If you aren’t familiar with Young, his blog is well worth a read. Reading it is like stepping into another world. For example, he doesn’t believe HIV causes AIDS or that bacteria or viruses can reproduce in a healthy body. In fact, he doesn’t really believe in microbes at all. He thinks they are a result of our own cells transforming as a result of an acidic lifestyle.

As Vicki Edgson told the Mail on Sunday,

‘Our long-hours culture is causing many of us to become acidic. Tiredness and stress are very acid-forming. However, what is even more so is anger and bitterness.

‘It’s one thing to get a little stressed about daily chores, but if you hold on to feelings of anger and resentment for many months or years, you run the risk of becoming incredibly acidic, which can be detrimental to your health.’

Yes – even your thoughts can make you acidic.

It’s frightening stuff.

3 responses to “An appalling ‘alkaline’ diet plug in the Mail on Sunday

  1. veryslowwriter

    “weight gain, poor digestion, bloating, tiredness and skin problems (dryness or spots)”

    Gee, that sounds like me after I turned 60. Fortunately, being old doesn’t (necessarily) mean getting stupid. This “diet” is a load of…acidic bullsht.

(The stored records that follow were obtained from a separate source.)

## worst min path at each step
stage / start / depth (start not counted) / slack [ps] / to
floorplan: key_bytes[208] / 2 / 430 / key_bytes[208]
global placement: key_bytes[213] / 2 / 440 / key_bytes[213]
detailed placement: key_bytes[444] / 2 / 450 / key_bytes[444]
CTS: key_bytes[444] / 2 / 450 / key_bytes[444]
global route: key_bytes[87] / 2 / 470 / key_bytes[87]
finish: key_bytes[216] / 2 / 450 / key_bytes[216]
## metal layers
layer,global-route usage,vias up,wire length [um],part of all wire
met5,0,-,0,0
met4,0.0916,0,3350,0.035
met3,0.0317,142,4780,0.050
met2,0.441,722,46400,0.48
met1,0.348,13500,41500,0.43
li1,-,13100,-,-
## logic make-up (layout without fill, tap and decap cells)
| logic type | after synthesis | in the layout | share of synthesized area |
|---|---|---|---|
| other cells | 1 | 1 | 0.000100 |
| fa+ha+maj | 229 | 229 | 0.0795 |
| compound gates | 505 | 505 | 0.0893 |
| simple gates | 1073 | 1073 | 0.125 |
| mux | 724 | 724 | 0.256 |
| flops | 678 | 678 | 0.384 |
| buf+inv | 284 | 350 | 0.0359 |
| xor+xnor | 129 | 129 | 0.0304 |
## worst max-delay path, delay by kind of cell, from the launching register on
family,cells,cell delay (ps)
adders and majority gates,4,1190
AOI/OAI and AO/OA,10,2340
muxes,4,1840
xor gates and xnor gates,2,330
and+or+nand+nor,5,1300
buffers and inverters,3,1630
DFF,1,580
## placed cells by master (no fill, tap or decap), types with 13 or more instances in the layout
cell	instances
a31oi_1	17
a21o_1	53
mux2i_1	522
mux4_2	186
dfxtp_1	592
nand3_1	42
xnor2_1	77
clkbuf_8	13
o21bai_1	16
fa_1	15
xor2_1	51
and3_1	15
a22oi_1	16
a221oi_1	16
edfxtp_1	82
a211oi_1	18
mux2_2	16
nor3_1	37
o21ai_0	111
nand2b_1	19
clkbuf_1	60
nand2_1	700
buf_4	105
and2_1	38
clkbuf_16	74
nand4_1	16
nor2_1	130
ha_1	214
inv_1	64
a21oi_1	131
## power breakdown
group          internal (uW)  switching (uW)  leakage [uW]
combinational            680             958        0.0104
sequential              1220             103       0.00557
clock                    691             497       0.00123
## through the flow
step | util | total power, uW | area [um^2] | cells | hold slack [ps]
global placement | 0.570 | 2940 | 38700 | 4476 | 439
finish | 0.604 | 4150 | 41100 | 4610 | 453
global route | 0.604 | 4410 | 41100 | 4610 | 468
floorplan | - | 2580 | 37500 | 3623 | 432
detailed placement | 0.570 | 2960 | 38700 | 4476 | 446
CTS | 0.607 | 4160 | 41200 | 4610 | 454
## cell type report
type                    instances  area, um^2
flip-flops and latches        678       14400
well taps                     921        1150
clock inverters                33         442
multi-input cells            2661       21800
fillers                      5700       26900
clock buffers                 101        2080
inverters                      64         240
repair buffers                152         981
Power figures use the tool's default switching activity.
[src/sv/i2cbs_front.sv]
`timescale 1ns / 1ps
// Front end: accepts command beats and classifies them into queue entries.
// Depends on i2cbs_pkg.
module i2cbs_front (
   input  logic             clock,
   input  logic             reset,
   input  logic             req_valid,
   output logic             req_ready,
   input  logic [1:0]       req_operation,
   input  logic [7:0]       req_write_data,
   input  logic             req_send_ack,
   input  logic [7:0]       req_slave_byte,
   input  logic             req_slave_ack_level,
   output logic             cmd_valid,
   input  logic             cmd_ready,
   output i2cbs_pkg::cmd_type cmd_data
);

   logic                valid_ff, valid_in;
   i2cbs_pkg::cmd_type  cmd_ff, cmd_in;
   logic                take;

   assign req_ready = !valid_ff || cmd_ready;
   assign take      = req_valid && req_ready;

   always_comb begin
      cmd_in.op = req_operation;
      if (req_operation == i2cbs_pkg::OP_WRITE) begin
         cmd_in.data = req_write_data;
         cmd_in.lvl  = req_slave_ack_level;
      end else begin
         cmd_in.data = req_slave_byte;
         cmd_in.lvl  = !req_send_ack;
      end
      case (req_operation)
         i2cbs_pkg::OP_START: cmd_in.last_step = i2cbs_pkg::LAST_START;
         i2cbs_pkg::OP_STOP:  cmd_in.last_step = i2cbs_pkg::LAST_STOP;
         i2cbs_pkg::OP_WRITE: cmd_in.last_step = i2cbs_pkg::LAST_WRITE;
         default:             cmd_in.last_step = i2cbs_pkg::LAST_READ;
      endcase
   end

   assign valid_in = take ? 1'b1 : (cmd_ready ? 1'b0 : valid_ff);

   always_ff @(posedge clock) begin
      if (reset) begin
         valid_ff <= 1'b0;
      end else begin
         valid_ff <= valid_in;
      end
   end

   always_ff @(posedge clock) begin
      if (take) begin
         cmd_ff <= cmd_in;
      end
   end

   assign cmd_valid = valid_ff;
   assign cmd_data  = cmd_ff;

endmodule

[src/sv/i2cbs_fifo.sv]
`timescale 1ns / 1ps
// Two-entry command queue between the front end and the sequencer.
// Depends on i2cbs_pkg.
module i2cbs_fifo (
   input  logic               clock,
   input  logic               reset,
   input  logic               push_valid,
   output logic               push_ready,
   input  i2cbs_pkg::cmd_type push_data,
   output logic               pop_valid,
   input  logic               pop_ready,
   output i2cbs_pkg::cmd_type pop_data
);

   i2cbs_pkg::cmd_type entry_ff [2];
   logic       wr_ptr_ff, wr_ptr_in;
   logic       rd_ptr_ff, rd_ptr_in;
   logic [1:0] count_ff, count_in;
   logic       push, pop;

   assign push_ready = (count_ff != 2'd2);
   assign pop_valid  = (count_ff != 2'd0);
   assign push       = push_valid && push_ready;
   assign pop        = pop_valid && pop_ready;
   assign pop_data   = entry_ff[rd_ptr_ff];

   always_comb begin
      wr_ptr_in = push ? !wr_ptr_ff : wr_ptr_ff;
      rd_ptr_in = pop ? !rd_ptr_ff : rd_ptr_ff;
      count_in  = count_ff;
      if (push && !pop) begin
         count_in = count_ff + 2'd1;
      end else if (pop && !push) begin
         count_in = count_ff - 2'd1;
      end
   end

   always_ff @(posedge clock) begin
      if (reset) begin
         wr_ptr_ff <= 1'b0;
         rd_ptr_ff <= 1'b0;
         count_ff  <= 2'd0;
      end else begin
         wr_ptr_ff <= wr_ptr_in;
         rd_ptr_ff <= rd_ptr_in;
         count_ff  <= count_in;
      end
   end

   always_ff @(posedge clock) begin
      if (push) begin
         entry_ff[wr_ptr_ff] <= push_data;
      end
   end

endmodule
**src/shingle_simhash_fnv1a64_macros.svh**
```systemverilog
// Assertion macros shared by the shingle SimHash RTL.
`ifndef SHINGLE_SIMHASH_FNV1A64_MACROS_SVH
`define SHINGLE_SIMHASH_FNV1A64_MACROS_SVH

// Same-cycle implication, off while reset is held.
`define SHS_ASSERT_NOW(label, clk, rst_n, ante, cons, msg) \
  label: assert property (@(posedge clk) disable iff (!rst_n) (ante) |-> (cons)) \
    else $error(msg);

// Next-cycle implication, off while reset is held.
`define SHS_ASSERT_NEXT(label, clk, rst_n, ante, cons, msg) \
  label: assert property (@(posedge clk) disable iff (!rst_n) (ante) |=> (cons)) \
    else $error(msg);

`endif

```
**src/shs_pkg.sv**
```systemverilog
// Shared types, constants and the FNV-1a byte mix for the shingle SimHash block.
package shs_pkg;

  localparam int HASH_W  = 64;
  localparam int COUNT_W = 32;
  localparam int BYTE_W  = 8;

  localparam logic [HASH_W-1:0] FNV_BASIS = 64'hCBF2_9CE4_8422_2325;
  localparam logic [BYTE_W-1:0] GAP_BYTE  = 8'h20;
  localparam logic [COUNT_W-1:0] COUNT_MAX = '1;

  // Tally memory: one row holds TALLY_LANES tallies.
  localparam int TALLY_LANES = 8;
  localparam int TALLY_ROWS  = HASH_W / TALLY_LANES;
  localparam int ROW_W       = $clog2(TALLY_ROWS);

  typedef enum logic [2:0] {
    ST_IDLE,
    ST_GAP,
    ST_BYTE,
    ST_CLOSE,
    ST_SWEEP,
    ST_DONE
  } shs_state_t;

  typedef struct packed {
    logic              gap;
    logic              mix;
    logic              close;
    logic              clear;
    logic [BYTE_W-1:0] data;
  } slot_cmd_t;

  typedef struct packed {
    logic              at_start;
    logic              close_hit;
    logic [HASH_W-1:0] shingle_hash;
  } slot_stat_t;

  typedef struct packed {
    logic start;
    logic add;
    logic clear;
  } tally_cmd_t;

  typedef struct packed {
    logic busy;
    logic done;
  } tally_stat_t;

  // h ^ b, times the FNV prime 2^40 + 0x1b3, as a shift-add
  function automatic logic [HASH_W-1:0] fnv_mix(input logic [HASH_W-1:0] h,
                                                input logic [BYTE_W-1:0] b);
    logic [HASH_W-1:0] x;
    x = h ^ {{(HASH_W-BYTE_W){1'b0}}, b};
    return x + (x << 40) + (x << 8) + (x << 7) + (x << 5) + (x << 4) + (x << 1);
  endfunction

endpackage

```
**src/shs_slots.sv**
```systemverilog
// Open shingle slots: running FNV-1a hashes, token lengths and token-start flag.
module shs_slots #(
  parameter int SHINGLE_TOKENS = 3
) (
  input  logic               clk,
  input  logic               rst_n,
  input  shs_pkg::slot_cmd_t  cmd,
  output shs_pkg::slot_stat_t stat
);
  import shs_pkg::*;

  localparam int LEN_W = $clog2(SHINGLE_TOKENS + 1);
  localparam logic [LEN_W-1:0] LAST_LEN = LEN_W'(SHINGLE_TOKENS - 1);

  logic [HASH_W-1:0]         hash_r   [SHINGLE_TOKENS];
  logic [HASH_W-1:0]         hash_nxt [SHINGLE_TOKENS];
  logic [LEN_W-1:0]          len_r    [SHINGLE_TOKENS];
  logic [LEN_W-1:0]          len_nxt  [SHINGLE_TOKENS];
  logic [SHINGLE_TOKENS-1:0] open_r;
  logic [SHINGLE_TOKENS-1:0] open_nxt;
  logic                      at_start_r;
  logic                      at_start_nxt;
  logic [SHINGLE_TOKENS-1:0] free;
  logic [SHINGLE_TOKENS-1:0] pick;
  logic [SHINGLE_TOKENS-1:0] hit;
  logic [HASH_W-1:0]         hit_hash;

  // lowest free slot, one-hot
  assign free = ~open_r;
  assign pick = free & (~free + SHINGLE_TOKENS'(1));

  always_comb begin
    open_nxt     = open_r;
    at_start_nxt = at_start_r;
    for (int j = 0; j < SHINGLE_TOKENS; j++) begin
      hash_nxt[j] = hash_r[j];
      len_nxt[j]  = len_r[j];
    end
    if (cmd.clear) begin
      open_nxt     = '0;
      at_start_nxt = 1'b1;
      for (int j = 0; j < SHINGLE_TOKENS; j++) begin
        len_nxt[j] = '0;
      end
    end else if (cmd.gap) begin
      at_start_nxt = 1'b0;
      for (int j = 0; j < SHINGLE_TOKENS; j++) begin
        if (open_r[j]) begin
          hash_nxt[j] = fnv_mix(hash_r[j], GAP_BYTE);
        end else if (pick[j]) begin
          open_nxt[j] = 1'b1;
          len_nxt[j]  = '0;
          hash_nxt[j] = FNV_BASIS;
        end
      end
    end else if (cmd.mix) begin
      for (int j = 0; j < SHINGLE_TOKENS; j++) begin
        if (open_r[j]) begin
          hash_nxt[j] = fnv_mix(hash_r[j], cmd.data);
        end
      end
    end else if (cmd.close) begin
      at_start_nxt = 1'b1;
      for (int j = 0; j < SHINGLE_TOKENS; j++) begin
        if (open_r[j]) begin
          if (len_r[j] == LAST_LEN) begin
            open_nxt[j] = 1'b0;
            len_nxt[j]  = '0;
          end else begin
            len_nxt[j] = len_r[j] + LEN_W'(1);
          end
        end
      end
    end
  end

  // at most one open slot sits one token short of a full shingle
  always_comb begin
    hit      = '0;
    hit_hash = '0;
    for (int j = 0; j < SHINGLE_TOKENS; j++) begin
      hit[j] = open_r[j] && (len_r[j] == LAST_LEN);
      if (hit[j]) begin
        hit_hash = hash_r[j];
      end
    end
    stat.at_start     = at_start_r;
    stat.close_hit    = |hit;
    // slot 0 always holds the first shingle of a text
    stat.shingle_hash = (|hit) ? hit_hash : hash_r[0];
  end

  always_ff @(posedge clk) begin
    if (!rst_n) begin
      open_r     <= '0;
      at_start_r <= 1'b1;
      for (int j = 0; j < SHINGLE_TOKENS; j++) begin
        len_r[j] <= '0;
      end
    end else begin
      open_r     <= open_nxt;
      at_start_r <= at_start_nxt;
      for (int j = 0; j < SHINGLE_TOKENS; j++) begin
        len_r[j] <= len_nxt[j];
      end
    end
  end

  always_ff @(posedge clk) begin
    for (int j = 0; j < SHINGLE_TOKENS; j++) begin
      hash_r[j] <= hash_nxt[j];
    end
  end

endmodule

```
`src/shingle_simhash_fnv1a64_macros.svh`:
```
// Assertion macros shared by the shingle SimHash RTL.
`ifndef SHINGLE_SIMHASH_FNV1A64_MACROS_SVH
`define SHINGLE_SIMHASH_FNV1A64_MACROS_SVH

// Same-cycle implication, off while reset is held.
`define SHS_ASSERT_NOW(label, clk, rst_n, ante, cons, msg) \
  label: assert property (@(posedge clk) disable iff (!rst_n) (ante) |-> (cons)) \
    else $error(msg);

// Next-cycle implication, off while reset is held.
`define SHS_ASSERT_NEXT(label, clk, rst_n, ante, cons, msg) \
  label: assert property (@(posedge clk) disable iff (!rst_n) (ante) |=> (cons)) \
    else $error(msg);

`endif

```
`src/shs_pkg.sv`:
```
// Shared types, constants and the FNV-1a byte mix for the shingle SimHash block.
package shs_pkg;

  localparam int HASH_W  = 64;
  localparam int COUNT_W = 32;
  localparam int BYTE_W  = 8;

  localparam logic [HASH_W-1:0] FNV_BASIS = 64'hCBF2_9CE4_8422_2325;
  localparam logic [BYTE_W-1:0] GAP_BYTE  = 8'h20;
  localparam logic [COUNT_W-1:0] COUNT_MAX = '1;

  // Tally memory: one row holds TALLY_LANES tallies.
  localparam int TALLY_LANES = 8;
  localparam int TALLY_ROWS  = HASH_W / TALLY_LANES;
  localparam int ROW_W       = $clog2(TALLY_ROWS);

  typedef enum logic [2:0] {
    ST_IDLE,
    ST_GAP,
    ST_BYTE,
    ST_CLOSE,
    ST_SWEEP,
    ST_DONE
  } shs_state_t;

  typedef struct packed {
    logic              gap;
    logic              mix;
    logic              close;
    logic              clear;
    logic [BYTE_W-1:0] data;
  } slot_cmd_t;

  typedef struct packed {
    logic              at_start;
    logic              close_hit;
    logic [HASH_W-1:0] shingle_hash;
  } slot_stat_t;

  typedef struct packed {
    logic start;
    logic add;
    logic clear;
  } tally_cmd_t;

  typedef struct packed {
    logic busy;
    logic done;
  } tally_stat_t;

  // h ^ b, times the FNV prime 2^40 + 0x1b3, as a shift-add
  function automatic logic [HASH_W-1:0] fnv_mix(input logic [HASH_W-1:0] h,
                                                input logic [BYTE_W-1:0] b);
    logic [HASH_W-1:0] x;
    x = h ^ {{(HASH_W-BYTE_W){1'b0}}, b};
    return x + (x << 40) + (x << 8) + (x << 7) + (x << 5) + (x << 4) + (x << 1);
  endfunction

endpackage

```
`src/shs_tally.sv`:
```
// Bit tally memory: row sweep that adds a shingle (or only reads), reads out tallies above zero.
`include "shingle_simhash_fnv1a64_macros.svh"

module shs_tally #(
  parameter int TALLY_WIDTH = 32
) (
  input  logic                       clk,
  input  logic                       rst_n,
  input  shs_pkg::tally_cmd_t        cmd,
  input  logic [shs_pkg::HASH_W-1:0] shingle_hash,
  output shs_pkg::tally_stat_t       stat,
  output logic [shs_pkg::HASH_W-1:0] fingerprint
);
  import shs_pkg::*;

  localparam int DATA_W = TALLY_LANES * TALLY_WIDTH;
  localparam logic signed [TALLY_WIDTH-1:0] T_MAX = {1'b0, {(TALLY_WIDTH-1){1'b1}}};
  localparam logic signed [TALLY_WIDTH-1:0] T_MIN = {1'b1, {(TALLY_WIDTH-1){1'b0}}};
  localparam logic [ROW_W-1:0] LAST_ROW = ROW_W'(TALLY_ROWS - 1);

  logic [DATA_W-1:0]      mem [TALLY_ROWS];
  logic [TALLY_ROWS-1:0]  row_valid_r;

  logic                   rd_active_r;
  logic [ROW_W-1:0]       rd_row_r;
  logic                   wb_vld_r;
  logic [ROW_W-1:0]       wb_row_r;
  logic                   wb_ok_r;
  logic [DATA_W-1:0]      rd_data_r;
  logic                   add_r;
  logic [HASH_W-1:0]      hash_r;
  logic [HASH_W-1:0]      fp_r;

  logic [TALLY_LANES-1:0]        row_bits;
  logic signed [TALLY_WIDTH-1:0] old_lane [TALLY_LANES];
  logic signed [TALLY_WIDTH-1:0] new_lane [TALLY_LANES];
  logic [TALLY_LANES-1:0]        wb_bits;
  logic [DATA_W-1:0]             wb_data;

  assign row_bits = hash_r[wb_row_r*TALLY_LANES +: TALLY_LANES];

  // saturating +1/-1 per lane; rows never written since clear read as zero
  always_comb begin
    for (int k = 0; k < TALLY_LANES; k++) begin
      old_lane[k] = wb_ok_r ? rd_data_r[k*TALLY_WIDTH +: TALLY_WIDTH] : '0;
      if (!add_r) begin
        new_lane[k] = old_lane[k];
      end else if (row_bits[k]) begin
        new_lane[k] = (old_lane[k] == T_MAX) ? old_lane[k]
                                             : old_lane[k] + TALLY_WIDTH'(1);
      end else begin
        new_lane[k] = (old_lane[k] == T_MIN) ? old_lane[k]
                                             : old_lane[k] - TALLY_WIDTH'(1);
      end
      wb_bits[k] = !new_lane[k][TALLY_WIDTH-1] && (new_lane[k] != '0);
      wb_data[k*TALLY_WIDTH +: TALLY_WIDTH] = new_lane[k];
    end
  end

  assign stat.busy   = rd_active_r || wb_vld_r;
  assign stat.done   = wb_vld_r && (wb_row_r == LAST_ROW);
  assign fingerprint = fp_r;

  always_ff @(posedge clk) begin
    if (!rst_n) begin
      rd_active_r <= 1'b0;
      rd_row_r    <= '0;
      wb_vld_r    <= 1'b0;
      row_valid_r <= '0;
    end else begin
      if (cmd.start) begin
        rd_active_r <= 1'b1;
        rd_row_r    <= '0;
      end else if (rd_active_r) begin
        rd_row_r <= rd_row_r + ROW_W'(1);
        if (rd_row_r == LAST_ROW) begin
          rd_active_r <= 1'b0;
        end
      end
      wb_vld_r <= rd_active_r;
      if (cmd.clear) begin
        row_valid_r <= '0;
      end else if (wb_vld_r && add_r) begin
        row_valid_r[wb_row_r] <= 1'b1;
      end
    end
  end

  always_ff @(posedge clk) begin
    if (cmd.start) begin
      add_r  <= cmd.add;
      hash_r <= shingle_hash;
    end
    if (rd_active_r) begin
      wb_row_r <= rd_row_r;
      wb_ok_r  <= row_valid_r[rd_row_r];
    end
    if (wb_vld_r) begin
      fp_r[wb_row_r*TALLY_LANES +: TALLY_LANES] <= wb_bits;
    end
  end

  // memory: one read port, one write port, registered read data
  always_ff @(posedge clk) begin
    if (rd_active_r) begin
      rd_data_r <= mem[rd_row_r];
    end
  end

  always_ff @(posedge clk) begin
    if (wb_vld_r && add_r) begin
      mem[wb_row_r] <= wb_data;
    end
  end

  `SHS_ASSERT_NOW(a_start_when_idle, clk, rst_n, cmd.start, !stat.busy, "tally sweep started while busy")
  `SHS_ASSERT_NOW(a_no_row_overlap, clk, rst_n, wb_vld_r && rd_active_r, wb_row_r != rd_row_r, "tally read and write hit the same row")
  `SHS_ASSERT_NEXT(a_idle_after_done, clk, rst_n, stat.done, !stat.busy, "tally still busy after last row")

endmodule

```
File: src/shingle_simhash_fnv1a64_macros.svh
// Assertion macros shared by the shingle SimHash RTL.
`ifndef SHINGLE_SIMHASH_FNV1A64_MACROS_SVH
`define SHINGLE_SIMHASH_FNV1A64_MACROS_SVH

// Same-cycle implication, off while reset is held.
`define SHS_ASSERT_NOW(label, clk, rst_n, ante, cons, msg) \
  label: assert property (@(posedge clk) disable iff (!rst_n) (ante) |-> (cons)) \
    else $error(msg);

// Next-cycle implication, off while reset is held.
`define SHS_ASSERT_NEXT(label, clk, rst_n, ante, cons, msg) \
  label: assert property (@(posedge clk) disable iff (!rst_n) (ante) |=> (cons)) \
    else $error(msg);

`endif

File: src/shs_pkg.sv
// Shared types, constants and the FNV-1a byte mix for the shingle SimHash block.
package shs_pkg;

  localparam int HASH_W  = 64;
  localparam int COUNT_W = 32;
  localparam int BYTE_W  = 8;

  localparam logic [HASH_W-1:0] FNV_BASIS = 64'hCBF2_9CE4_8422_2325;
  localparam logic [BYTE_W-1:0] GAP_BYTE  = 8'h20;
  localparam logic [COUNT_W-1:0] COUNT_MAX = '1;

  // Tally memory: one row holds TALLY_LANES tallies.
  localparam int TALLY_LANES = 8;
  localparam int TALLY_ROWS  = HASH_W / TALLY_LANES;
  localparam int ROW_W       = $clog2(TALLY_ROWS);

  typedef enum logic [2:0] {
    ST_IDLE,
    ST_GAP,
    ST_BYTE,
    ST_CLOSE,
    ST_SWEEP,
    ST_DONE
  } shs_state_t;

  typedef struct packed {
    logic              gap;
    logic              mix;
    logic              close;
    logic              clear;
    logic [BYTE_W-1:0] data;
  } slot_cmd_t;

  typedef struct packed {
    logic              at_start;
    logic              close_hit;
    logic [HASH_W-1:0] shingle_hash;
  } slot_stat_t;

  typedef struct packed {
    logic start;
    logic add;
    logic clear;
  } tally_cmd_t;

  typedef struct packed {
    logic busy;
    logic done;
  } tally_stat_t;

  // h ^ b, times the FNV prime 2^40 + 0x1b3, as a shift-add
  function automatic logic [HASH_W-1:0] fnv_mix(input logic [HASH_W-1:0] h,
                                                input logic [BYTE_W-1:0] b);
    logic [HASH_W-1:0] x;
    x = h ^ {{(HASH_W-BYTE_W){1'b0}}, b};
    return x + (x << 40) + (x << 8) + (x << 7) + (x << 5) + (x << 4) + (x << 1);
  endfunction

endpackage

  2. Who are you Josephine Jones? You haven’t made a thoughtful, considered or correct counter-argument yet. Can I ask what science background you have? It seems uneducated and rather extreme of you to effortlessly argue against everything alternative. And for the record, lemons do create an alkaline environment as ‘crazy’ as that sounds….about as crazy as much of the biochemistry we now know of once sounded I suppose.

  3. @Micro – don’t like the message, so you attack the messenger?

    Oh, and please explain how biologically you are able to alter a body’s Ph, given that our internal Ph is regulated at a cellular level in a very defined range (and outside of that range, we die)?